● TASK GOAL:
Only one stretch of the data below is wanted: the lines starting at the one with "dlygate4sd3_1, 97 x dfxtp_1 |" and ending at the one with "x nand3_1 |", both included, given again exactly.

● TASK INPUT:

## src/hdl/tlb_lru_fully_associative_assert.svh

```systemverilog
// ----------------------------------------------------------------------------
// tlb assertion macros
// shared concurrent assertion forms for the translation buffer
// ----------------------------------------------------------------------------
`ifndef TLB_LRU_FULLY_ASSOCIATIVE_ASSERT_SVH
`define TLB_LRU_FULLY_ASSOCIATIVE_ASSERT_SVH

// same-cycle implication, held off during reset
`define TLBL_ASSERT_IMPLY(label, clk, rst_n, ante, cons) \
    label: assert property (@(posedge clk) disable iff (!rst_n) (ante) |-> (cons)) \
        else $error("tlb assertion failed");

// next-cycle implication, held off during reset
`define TLBL_ASSERT_NEXT(label, clk, rst_n, ante, cons) \
    label: assert property (@(posedge clk) disable iff (!rst_n) (ante) |=> (cons)) \
        else $error("tlb assertion failed");

`endif

```

## src/hdl/tlbl_pkg.sv

```systemverilog
// ----------------------------------------------------------------------------
// tlbl_pkg
// shared types and constants of the fully associative tlb
// ----------------------------------------------------------------------------
package tlbl_pkg;

    localparam int TLBL_ENTRIES    = 32;
    localparam int TLBL_PAGE_BITS  = 20;
    localparam int TLBL_FRAME_BITS = 20;
    localparam int TLBL_STAMP_BITS = 32;

    // port field widths
    localparam int F_FUNC_W  = 2;
    localparam int F_PAGE_W  = 20;
    localparam int F_FRAME_W = 20;
    localparam int F_STAMP_W = 32;
    localparam int F_IDX_W   = 5;
    localparam int F_CNT_W   = 6;

    localparam int S_TDATA_W = 80;
    localparam int M_TDATA_W = 56;

    typedef enum logic [1:0] {
        FUNC_LOOKUP = 2'd0,
        FUNC_INSERT = 2'd1,
        FUNC_FLUSH  = 2'd2,
        FUNC_NOP    = 2'd3
    } t_func;

    typedef enum logic [1:0] {
        S_IDLE = 2'd0,
        S_SCAN = 2'd1,
        S_DONE = 2'd2
    } t_state;

    // flags carried by the scan wave from cell to cell
    typedef struct packed {
        logic active;
        logic found;
        logic free_found;
        logic min_set;
    } t_wave_ctl;

endpackage

```

## src/hdl/tlbl_cell.sv

```systemverilog
// ----------------------------------------------------------------------------
// tlbl_cell
// one tlb entry plus one stage of the scan wave
// ----------------------------------------------------------------------------
module tlbl_cell
    import tlbl_pkg::*;
#(
    parameter int ENTRIES    = TLBL_ENTRIES,
    parameter int PAGE_BITS  = TLBL_PAGE_BITS,
    parameter int FRAME_BITS = TLBL_FRAME_BITS,
    parameter int IDX        = 0
) (
    input  logic                                         i_clk,
    input  logic                                         i_rst_n,
    input  logic [PAGE_BITS-1:0]                         i_page,
    input  logic                                         i_wr_en,
    input  logic                                         i_inv_en,
    input  logic [((ENTRIES > 1) ? $clog2(ENTRIES) : 1)-1:0] i_upd_idx,
    input  logic [FRAME_BITS-1:0]                        i_wr_frame,
    input  logic [TLBL_STAMP_BITS-1:0]                   i_wr_stamp,
    input  t_wave_ctl                                    i_ctl,
    input  logic [((ENTRIES > 1) ? $clog2(ENTRIES) : 1)-1:0] i_fidx,
    input  logic [FRAME_BITS-1:0]                        i_fframe,
    input  logic [((ENTRIES > 1) ? $clog2(ENTRIES) : 1)-1:0] i_free_idx,
    input  logic [TLBL_STAMP_BITS-1:0]                   i_min_stamp,
    input  logic [((ENTRIES > 1) ? $clog2(ENTRIES) : 1)-1:0] i_min_idx,
    input  logic [PAGE_BITS-1:0]                         i_min_page,
    input  logic [$clog2(ENTRIES+1)-1:0]                 i_count,
    output t_wave_ctl                                    o_ctl,
    output logic [((ENTRIES > 1) ? $clog2(ENTRIES) : 1)-1:0] o_fidx,
    output logic [FRAME_BITS-1:0]                        o_fframe,
    output logic [((ENTRIES > 1) ? $clog2(ENTRIES) : 1)-1:0] o_free_idx,
    output logic [TLBL_STAMP_BITS-1:0]                   o_min_stamp,
    output logic [((ENTRIES > 1) ? $clog2(ENTRIES) : 1)-1:0] o_min_idx,
    output logic [PAGE_BITS-1:0]                         o_min_page,
    output logic [$clog2(ENTRIES+1)-1:0]                 o_count
);

    localparam int IW = (ENTRIES > 1) ? $clog2(ENTRIES) : 1;
    localparam int CW = $clog2(ENTRIES + 1);
    localparam logic [IW-1:0] MY_IDX = IW'(IDX);

    // entry storage
    logic                       r_valid;
    logic [PAGE_BITS-1:0]       r_page;
    logic [FRAME_BITS-1:0]      r_frame;
    logic [TLBL_STAMP_BITS-1:0] r_stamp;

    // wave stage
    t_wave_ctl                  r_ctl, n_ctl;
    logic [IW-1:0]              r_fidx, n_fidx;
    logic [FRAME_BITS-1:0]      r_fframe, n_fframe;
    logic [IW-1:0]              r_free_idx, n_free_idx;
    logic [TLBL_STAMP_BITS-1:0] r_min_stamp, n_min_stamp;
    logic [IW-1:0]              r_min_idx, n_min_idx;
    logic [PAGE_BITS-1:0]       r_min_page, n_min_page;
    logic [CW-1:0]              r_count, n_count;

    logic sel;
    logic match;

    assign sel   = (i_upd_idx == MY_IDX);
    assign match = r_valid && (r_page == i_page);

    always_comb begin
        n_ctl       = i_ctl;
        n_fidx      = i_fidx;
        n_fframe    = i_fframe;
        n_free_idx  = i_free_idx;
        n_min_stamp = i_min_stamp;
        n_min_idx   = i_min_idx;
        n_min_page  = i_min_page;
        n_count     = i_count + CW'(r_valid);
        // lowest matching entry wins
        if (!i_ctl.found && match) begin
            n_ctl.found = 1'b1;
            n_fidx      = MY_IDX;
            n_fframe    = r_frame;
        end
        // lowest free slot wins
        if (!i_ctl.free_found && !r_valid) begin
            n_ctl.free_found = 1'b1;
            n_free_idx       = MY_IDX;
        end
        // strict compare keeps the lower index on a tie
        if (r_valid && (!i_ctl.min_set || (r_stamp < i_min_stamp))) begin
            n_ctl.min_set = 1'b1;
            n_min_stamp   = r_stamp;
            n_min_idx     = MY_IDX;
            n_min_page    = r_page;
        end
    end

    always_ff @(posedge i_clk) begin
        if (!i_rst_n) begin
            r_valid <= 1'b0;
            r_ctl   <= '0;
        end else begin
            r_ctl <= n_ctl;
            if (i_wr_en && sel) begin
                r_valid <= 1'b1;
            end else if (i_inv_en && sel) begin
                r_valid <= 1'b0;
            end
        end
    end

    always_ff @(posedge i_clk) begin
        if (i_wr_en && sel) begin
            r_page  <= i_page;
            r_frame <= i_wr_frame;
            r_stamp <= i_wr_stamp;
        end
        r_fidx      <= n_fidx;
        r_fframe    <= n_fframe;
        r_free_idx  <= n_free_idx;
        r_min_stamp <= n_min_stamp;
        r_min_idx   <= n_min_idx;
        r_min_page  <= n_min_page;
        r_count     <= n_count;
    end

    assign o_ctl       = r_ctl;
    assign o_fidx      = r_fidx;
    assign o_fframe    = r_fframe;
    assign o_free_idx  = r_free_idx;
    assign o_min_stamp = r_min_stamp;
    assign o_min_idx   = r_min_idx;
    assign o_min_page  = r_min_page;
    assign o_count     = r_count;

endmodule

```

## config.mk

```make
export PLATFORM = sky130hd
export DESIGN_NAME = tlbl_cell
export DESIGN_NICKNAME = d
export VERILOG_FILES = /design/src/hdl/tlb_lru_fully_associative_assert.svh /design/src/hdl/tlbl_pkg.sv /design/src/hdl/tlbl_cell.sv
export SDC_FILE = /design/constraint.sdc
export NUM_CORES = 1
export LEC_CHECK = 0
export ABC_AREA = 1
export BUFFER_PORTS_ARGS = -buffer_cell sky130_fd_sc_hd__buf_2
export CAP_MARGIN = 10
export CORE_MARGIN = 8
export CORE_UTILIZATION = 45
export DETAILED_ROUTE_END_ITERATION = 8
export PLACE_DENSITY = 0.75
export SLEW_MARGIN = 20
export SYNTH_ARGS = -nofsm -noshare
export SYNTH_HDL_FRONTEND = slang
export SYNTH_SLANG_ARGS = --single-unit
```

## constraint.sdc

```tcl
create_clock -name i_clk -period 3 [get_ports i_clk]
set_input_delay 0.3 -clock i_clk [delete_from_list [all_inputs] [get_ports i_clk]]
set_output_delay 0.3 -clock i_clk [all_outputs]
set_load 0.05 [all_outputs]
```

==> metrics.md, run 1 <==
| Metric | Value |
|---|---|
| Initial antenna violation count | 3 |
| Global Route Usage Sum | between 10% and 20% |
| Post-route ant nets | 0 |
| Clock transition at path regs | 60 ps |
| FMAX | about 0.44 GHz |
| Worst skew pair latency | ~430 ps |
| Post-cts resize count | 0 |
| Vias in the first global route | about 5300 |
| Most used DFF post-synth | dfxtp_1 |
| Async SR Flop Fraction | 0% |
| Clock root buffer | clkbuf_16 |
| Die area | approximately 19000 um2 |
| Port Buffers | roughly 270 |
| Die Height | about 140 um |
| Global-route wire length before repair | roughly 27 mm |
| Hold_buf cts | 0 |
| Area of the multi-input gates | a little over 2000 um2 |
| Via count | 5244 |
| Syn_area_per_cell | between 10 and 15 um2 |
| Ports | 275 |
| Number of nets in the final layout | 1133 |
| Pre-antenna DRT Iters | 4 |
| Clk buf depth | 2 |
| Final Util | between 50% and 60% |
| Crit path buffers/inverters | 1 |
| Crit path cell chain | ha_1, a21oi_1, nor2_1, nor3_1, nand2_1, nand2_1, nand2_1, nand2_1, nand2_1, nand2_2, buf_4, nand3_1, nand2_1 |
| Worst EP arrival | about 2700 ps |
| DRC violations left | 0 |
| Worst Tran Pin Value | ~600 ps |
| Finished Cell Area | approximately 8600 um2 |
| Reg area | roughly 4100 um2 |
| Area Growth Syn to Fin | 31.5% |
| RSZ-0062 raised after global routing | false |
| P_leak | 0.00435 uW |
| Grt total ovfl | 0 |
| WL final | roughly 18 mm |
| Syn Inst Count | roughly 650 |
| Commonest non-fill, non-tap cell in the layout | buf_2 |
| Gpl congestion | ~0.83 |
| Syn Nets | roughly 860 |
| Mapped cell area | ~6500 um2 |
| Worst Clk Skew | roughly 13 ps |
| CTS H-tree lvls | 4 |
| Setup Total Neg Slack | 0 ps |
| Worst Setup Start Kind | register |
| Pin count of the biggest net entering global routing | between 70 and 80 |
| Die width | between 100 and 150 um |
| Postcts setup bufs | 0 |
| Outcome | finished, final reports clean |
| Register area share after synthesis | a little over three fifths |
| Final non-filler cell total | roughly 1100 |
| CP max stage cell | buf_4 |
| CP Data Required Time | roughly 3400 ps |
| Fillers | roughly 1200 |
| Post-DP HPWL | ~14 mm |
| Most common cell on crit path | nand2_1 |
| Starting density of the core | between 40% and 50% |
| Yosys warns | 0 |
| Min-delay worst type | in -> reg |
| Synth cell types | 31 |
| Site Rows | 44 |
| Critical path capture point type | register |
| CTS tree | yes |
| Routed wire length per instance | approximately 16 um |
| Crit-path leading delay family | simple AND/OR/NAND/NOR gates |
| Slew margin rel. | between 60% and 70% |
| Area after DPL | a little over 8000 um2 |
| Setup violators final | 0 |
| Core ar. | approximately 14000 um2 |
| Iteration-0 DRC count of the detailed router | 295 |
| Hold_ws | between 40 and 50 ps |
| Most frequent cells in the layout | 274 x buf_2, 205 x nand2_1, 97 x dfxtp_1 |
| Post-route clock period utilization | roughly three quarters |
| Final hold violation count | 0 |
| Pins Over Slew Limit | 0 |
| CTS Buf Count | 17 |
| Yosys reg bits | 170 |
| Layout cells sized above 1 | between 30% and 40% |
| Max Cap Viol | 0 |
| Number of synthesized flops with an enable pin | between 70 and 80 |
| Power density cells | ~600 nW/um2 |
| Max VDD drop | about 0.0004 V |
| Crit-path max FO | between 50 and 60 |
| Clk sink count | 170 |
| Tmin final | 2280 ps |
| Vias per inst | roughly 4.7 |
| WS Path Type | reg -> reg |
| Placed Instances | around 1100 |
| Largest stage delay on the critical path | ~500 ps |
## flip-flops by register name (all words and copies together) (netlist names)
name and count:
o_min_stamp 32, r_stamp 32, o_fframe 20, o_min_page 20, r_frame 20, r_page 20, o_count 6, o_fidx 5
o_free_idx 5, o_min_idx 5, o_ctl 4, r_valid 1
## metrics by stage
step,power [uW],setup slack (ps)
global route,5360,446
detailed placement,3230,678
finish,5150,716
global placement,3220,705
CTS,5200,677
floorplan,2980,386
## cell usage after synthesis (4+ instances only)
cell	n	area, um2
xor2_1	4	35.0
a21oi_1	17	85.1
nor3_1	4	20.0
nand2_1	205	769
nand3_1	59	295
buf_4	6	45.0
edfxtp_1	72	2160
dfxtp_1	98	1960
a21boi_0	5	37.5
nor2_1	24	90.1
clkbuf_1	5	18.8
buf_6	6	67.6
o21ai_0	5	25.0
inv_1	67	251
xnor2_1	8	70.1
ha_1	33	413
## routing by layer
layer / track usage, % / wire, um
met3: 6.57 / 1580
met1: 21.1 / 6950
met4: 7.02 / 303
met5: 0 / 21
met2: 32.3 / 8970
## final timing paths
path | startpoint | endpoint | slack, ps | cells past startpoint
setup / recovery | r_stamp[5] | o_min_page[19] | 720 | 13
hold / removal | i_wr_stamp[19] | r_stamp[19] | 50 | 1
setup reg to reg | r_stamp[5] | o_min_page[19] | 720 | 13
hold reg to reg | r_frame[19] | o_fframe[19] | 430 | 2
## cells by family (layout without fill, tap and decap cells)
kind of cell             Yosys count  in the layout  share of synthesized area [%]
AO/OA/AOI/OAI                     38             38                           3.52
XOR/XNOR                          12             12                           1.61
adder cells (fa/ha/maj)           33             33                           6.31
buffers and inverters             90            380                           6.23
flip-flops                       170            170                           63.0
other                              0              1                              0
AND/OR/NAND/NOR                  302            302                           19.3
## report_power, final
group          leakage [uW]  internal (uW)  switching, uW
Sequential          0.00147           2500           25.1
Combinational       0.00261            199            452
Clock              0.000262           1080            902
Total               0.00435           3770           1380
## final cells by class
cell class / count / area share [%]
sequential: 170 / 47.9
tap: 184 / 2.68
clock inverter: 14 / 1.15
multi-input combinational: 385 / 23.4
timing repair buffer: 280 / 16.8
inverter: 68 / 2.97
antenna: 1 / 0.0291
clock buffer: 18 / 5.10
(Power assumes the default switching activity.)
==> run 2: changes to the inputs <==
ABC_AREA = 0   (was 1)
clock period = 1.94 ns   (was 3 ns; I/O delays follow)
==> metrics.md, run 2 <==
| Metric | Value |
|---|---|
| Routed wire length per instance | 21.8 um |
| Layout cells sized above 1 | about 44% |
| Global-route wire length before repair | ~44 mm |
| Worst Clk Skew | ~14 ps |
| Hold path cells | 2 |
| Power share of the clock group | a little under two fifths |
| Hold_sp | i_min_idx[4] |
| DRC violations left | 0 |
| Vias per inst | approximately 5.7 |
| Async SR Flop Fraction | 0% |
| Setup violators final | 82 |
| Most used DFF post-synth | dfxtp_1 |
| Worst skew pair latency | between 400 and 500 ps |
| Yosys reg bits | 170 |
| Post-route ant nets | 0 |
| WS Path Type | reg -> reg |
| Worst slack, placed | -483 ps |
| Via count | roughly 8000 |
| Worst EP arrival | around 2700 ps |
| Worst Reg2Reg Path Length in Cells | 8 |
| Number of nets in the final layout | 1374 |
| Starting density of the core | 45.9% |
| Largest stage delay on the critical path | between 400 and 500 ps |
| Final setup margin | -433 ps |
| Clock root buffer | clkbuf_16 |
| Design Power | 9190 uW |
| Post-synth top area cell | edfxtp_1 |
| Worst Tran Pin Value | 578 ps |
| Clk buf depth | 2 |
| FMAX | approximately 0.42 GHz |
| WL final | between 30 and 40 mm |
| Met3 WL post-DR | roughly 3.4 mm |
| Worst R2R End | o_min_stamp[23] |
| Yosys warns | 0 |
| Sequential power share | 42.8% |
| Die width | around 150 um |
| Crit path cell chain | ha_4, a21oi_2, o21ai_1, a221o_1, or2_4, buf_6, a222oi_1, o211ai_1 |
| Pre-antenna DRT Iters | 7 |
| P_leak | 0.00529 uW |
| Area Growth Syn to Fin | 67.3% |
| Failing checks | negative setup slack |
| Met1 WL | between 10 and 15 mm |
| Gpl congestion | 0.863 |
| Cell with the most instances after synthesis | dfxtp_1 |
| Final Util | between 70% and 80% |
| Core ar. | 16600 um2 |
| Top sig layer | met5 |
| Sw frac | 30.5% |
| Post-DP HPWL | about 18 mm |
| Final hold violation count | 0 |
| Site Rows | 47 |
| Power density cells | approximately 720 nW/um2 |
| Main area contributors after synthesis | edfxtp_1 28%, dfxtp_1 26%, ha_1 5.4%, nand3_1 4.4%, a222oi_1 4.1% |
| Min-delay worst type | in -> reg |
| Global Route Usage Sum | 26.1% |
| Slew margin rel. | approximately 60% |
| Hold_ws | a little under 10 ps |
| Clock transition at path regs | 80 ps |
| Worst Setup Start Kind | register |
| Pins Over Slew Limit | 0 |
| CTS Buf Count | 17 |
| Post-route clock period utilization | 122% |
| Post-synth top area share | ~28% |
| Outcome | finished with violations |
| Syn_area_per_cell | roughly 11 um2 |
| Ports | ~280 |
| Met2 WL | 15.2 mm |
| Most frequent cells in the layout | 274 x buf_2, 109 x dlygate4sd3_1, 97 x dfxtp_1 |
| Hold endpoint | o_min_idx[4] |
| CP max stage cell | edfxtp_1 |
| Mapped cell area | between 7000 and 8000 um2 |
| Post-synth top cells | 98 x dfxtp_1, 72 x edfxtp_1, 67 x nand3_1 |
| R2r setup slk | -430 ps |
| Max Cap Viol | 0 |
| Syn Nets | 892 |
| Crit-path max FO | 14 |
| Area after DPL | ~10000 um2 |
| Die Height | about 150 um |
| Syn Inst Count | roughly 700 |
| Synth cell types | 43 |
| Die area | between 20000 and 25000 um2 |
| Register area share after synthesis | between 50 and 60% |
| Critical path capture point type | register |
| Max VDD drop | approximately 0.00072 V |
| Clk sink count | 170 |
| Grt total ovfl | 0 |
| Int Pwr | approximately 6400 uW |
| Iteration-0 DRC count of the detailed router | 918 |
| Initial antenna violation count | 5 |
| Port Buffers | 274 |
| CTS tree | yes |
| Sw power | ~2800 uW |
| Commonest non-fill, non-tap cell in the layout | buf_2 |
| RSZ-0062 raised after global routing | true |
| Reg-to-Reg Start | r_stamp[22] |
| CP Data Required Time | 2240 ps |
| Vias in the first global route | between 8000 and 9000 |
| CTS H-tree lvls | 4 |
| Pin count of the biggest net entering global routing | 44 |
| Combinational fraction of design power | between 20% and 30% |
| Finished Cell Area | between 10000 and 15000 um2 |
| Number of synthesized flops with an enable pin | 72 |
| Tmin final | roughly 2400 ps |
## run 2: cell count changes in the layout (fill, tap and decap cells not counted), sizes merged, moves of 22 or more
cell         change
inv             -25
nand2          -179
o211ai          +29
nand4           +28
buf            +123
and2            +34
a222oi          +31
a31oi           +22
dlygate4sd3    +109
## run 2: worst max path at each step
stage	to	depth (start not counted)	slack (ps)	startpoint
2_1_floorplan	o_min_stamp[30]	9	-280	r_stamp[21]
3_3_place_gp	o_min_idx[0]	9	-390	r_stamp[21]
3_5_place_dp	o_min_stamp[23]	8	-480	r_stamp[22]
4_1_cts	o_min_stamp[21]	8	-410	r_stamp[22]
5_1_grt	o_min_idx[2]	9	-510	r_stamp[26]
6_report	o_min_stamp[23]	8	-430	r_stamp[22]
## run 2: final cells by class
cell class / count / area (um2)
Sequential cell: 170 / 4130
Timing Repair Buffer: 516 / 3930
Fill cell: 1016 / 3850
Multi-Input combinational cell: 423 / 3690
Clock buffer: 18 / 429
Tap cell: 220 / 275
Clock inverter: 14 / 145
Inverter: 35 / 131
Antenna cell: 2 / 5.00
## run 2: power by group through the flow
stage	registers (uW)	clock network, uW	logic [uW]
2_1_floorplan	4470	0	406
3_3_place_gp	4000	0	1390
3_5_place_dp	4010	0	1420
4_1_cts	3930	3410	1690
5_1_grt	3940	3550	1960
6_report	3930	3400	1860
## run 2: per-layer routing
metal / GRT usage, % / up-vias
li1: - / 3615
met1: 29.6 / 3764
met2: 44.0 / 564
met3: 10.5 / 75
met4: 8.86 / 6
met5: 0 / -
## run 2: worst max-delay path: cells and delay by family (launching register included)
family	cells	cell delay (ps)
AOI/OAI and AO/OA	5	1040
DFF	1	440
and+or+nand+nor	1	310
adders and majority gates	1	260
buffers and inverters	1	180
## run 2: cell families after synthesis
| family | Yosys count | synth area share, % |
|---|---|---|
| AO/OA/AOI/OAI | 155 | 16.5 |
| XOR/XNOR | 24 | 2.76 |
| adder cells (fa/ha/maj) | 33 | 5.43 |
| buffers and inverters | 88 | 4.62 |
| flip-flops | 170 | 54.2 |
| multiplexers | 20 | 2.96 |
| AND/OR/NAND/NOR | 191 | 13.5 |
## run 2: timing repair
item	CTS	global route
setup endpoints to repair	82	83
setup buffers	15	13
hold buffers	109	0
pin swaps	36	56
cloned	8	6
gates resized for setup	38	56
hold endpoints to repair	109	0
## run 2: stage by stage
step	std cells	setup TNS (ps)
after floorplan	681	-13780
after global placement	1215	-24720
after detailed placement	1215	-27910
after CTS	1379	-26250
after global routing	1398	-35640
final	1398	-28770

● RESULT FOR THIS EXERCISE:
| Most frequent cells in the layout | 274 x buf_2, 109 x dlygate4sd3_1, 97 x dfxtp_1 |
| Hold endpoint | o_min_idx[4] |
| CP max stage cell | edfxtp_1 |
| Mapped cell area | between 7000 and 8000 um2 |
| Post-synth top cells | 98 x dfxtp_1, 72 x edfxtp_1, 67 x nand3_1 |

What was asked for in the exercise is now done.